BunnyMcDougall · 22/11/2025 11:28

Golden407 · 22/11/2025 02:26

What should his reaction to this be?

Are you kidding me? He can use his big boy voice, for a start. If a work colleague wrote in my card that I was a mum that he’d like to fuck, I’d muster up my big girl voice, call him out, and tell him that I’m a married woman, that it’s completely inappropriate to address a work colleague in such a derogatory manner, and possibly address it with HR, regardless of the fact that I was leaving. Does this poor little man have no agency in his life? FFS

AgapanthusPink · 22/11/2025 11:53

Helenavets · 20/11/2025 20:36

He didn’t point out the message but didn’t try to stop me seeing it if that makes sense.

We’ve just discussed it again and I asked him did she not think maybe I’d read it and be a bit confused. He said that he doesn’t think she’s aware of me as he tries to keep out relationship private when it comes to work.

I can’t lie, I have slight alarm bells ringing!

Now him not mentioning you at work that would be my alarm bell. It takes a conscious effort to not mention your partner just even in answer to as basic a question as ‘Have you got anything planned at the weekend’. I once tried it for a week as an experiment, talking about general stuff and never mentioning my then partner. It’s bloody hard. I tested it out because I have worked with people, always men, who like to give the impression of being single.

I worked with one bloke who clearly had a thing for me and one night out made a pass which I turned down. I ended up feeling guilty because I wasn’t attracted to him at all and thought he was just sad and a bit lonely. Anyway he went long term sick and I was shocked when someone said his wife had rung in to let them know how he was getting on! I had worked with this bloke for over a year at this point and not once did he give any indication of being married. Sadly that was not a one off experience.

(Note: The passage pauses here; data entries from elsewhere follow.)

$ cat src/rtl/approx_mul_pipe.sv
// approx_mul_pipe: two-stage approximate unsigned multiplier
// behind a valid/ready stream.
module approx_mul_pipe
  import approx_mul_pkg::*;
#(
  parameter int WIDTH = DEF_WIDTH
) (
  input  logic                   clk,
  input  logic                   rst_n,
  input  logic                   in_valid,
  output logic                   in_ready,
  input  logic [WIDTH-1:0]       in_x,
  input  logic [WIDTH-1:0]       in_y,
  input  logic [2*(WIDTH-1)-1:0] in_mode,
  output logic                   out_valid,
  input  logic                   out_ready,
  output logic [2*WIDTH-1:0]     out_p,
  output logic                   out_ovf,
  output logic                   out_exact
);

  localparam int PAIRS = pairs_f(WIDTH);
  localparam int TW    = t_width_f(WIDTH);
  localparam int BW    = b_width_f(WIDTH);
  localparam int SW    = 2*WIDTH + 1;

  logic s1_valid_q, s2_valid_q;
  logic s1_load, s2_load, accept;

  logic [TW-1:0] t_d [PAIRS];
  logic [TW-1:0] t_q [PAIRS];
  logic [BW-1:0] b_d [PAIRS];
  logic [BW-1:0] b_q [PAIRS];
  logic          exact_q;

  logic [SW-1:0]      sum_d;
  logic [2*WIDTH-1:0] p_q;
  logic               ovf_q;
  logic               ex_q;

  assign s2_load  = !s2_valid_q || out_ready;
  assign s1_load  = !s1_valid_q || s2_load;
  assign in_ready = s1_load;
  assign accept   = in_valid && s1_load;

  for (genvar k = 0; k < PAIRS; k++) begin : g_pair
    approx_ha_row #(.WIDTH(WIDTH)) u_row (
      .a_row_i (in_y & {WIDTH{in_x[2*k]}}),
      .b_row_i (in_y & {WIDTH{in_x[2*k+1]}}),
      .mode_i  (in_mode),
      .t_o     (t_d[k]),
      .b_o     (b_d[k])
    );
  end

  always_ff @(posedge clk or negedge rst_n) begin
    if (!rst_n) begin
      s1_valid_q <= 1'b0;
    end else if (s1_load) begin
      s1_valid_q <= in_valid;
    end
  end

  always_ff @(posedge clk or negedge rst_n) begin
    if (!rst_n) begin
      for (int k = 0; k < PAIRS; k++) begin
        t_q[k] <= '0;
        b_q[k] <= '0;
      end
      exact_q <= 1'b0;
    end else if (accept) begin
      t_q     <= t_d;
      b_q     <= b_d;
      exact_q <= (in_mode == '0);
    end
  end

  // Each pair contributes t + 4*b, weighted by 4^k.
  always_comb begin
    sum_d = '0;
    for (int k = 0; k < PAIRS; k++) begin
      sum_d = sum_d
            + ((SW'(t_q[k]) + (SW'(b_q[k]) << 2)) << (2*k));
    end
  end

  always_ff @(posedge clk or negedge rst_n) begin
    if (!rst_n) begin
      s2_valid_q <= 1'b0;
    end else if (s2_load) begin
      s2_valid_q <= s1_valid_q;
    end
  end

  always_ff @(posedge clk or negedge rst_n) begin
    if (!rst_n) begin
      p_q   <= '0;
      ovf_q <= 1'b0;
      ex_q  <= 1'b0;
    end else if (s2_load && s1_valid_q) begin
      p_q   <= sum_d[2*WIDTH-1:0];
      ovf_q <= sum_d[2*WIDTH];
      ex_q  <= exact_q;
    end
  end

  assign out_valid = s2_valid_q;
  assign out_p     = p_q;
  assign out_ovf   = ovf_q;
  assign out_exact = ex_q;

endmodule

The excuse is always that they like to keep their private life private which is why I carried out my own test to see how difficult it is to never mentioning my your partner even if you’re just saying ‘we went to the cinema’ or whatever. These people will say ‘I went to the cinema’ so it’s definitely conscious.

TryingAgainAgainAgain · 22/11/2025 11:59

That's absolutely key to this, @AgapanthusPink. A lot of posters are missing that.

ClassicalQueen · 22/11/2025 12:49

It’s just a bit of banter. Don’t read into it too much.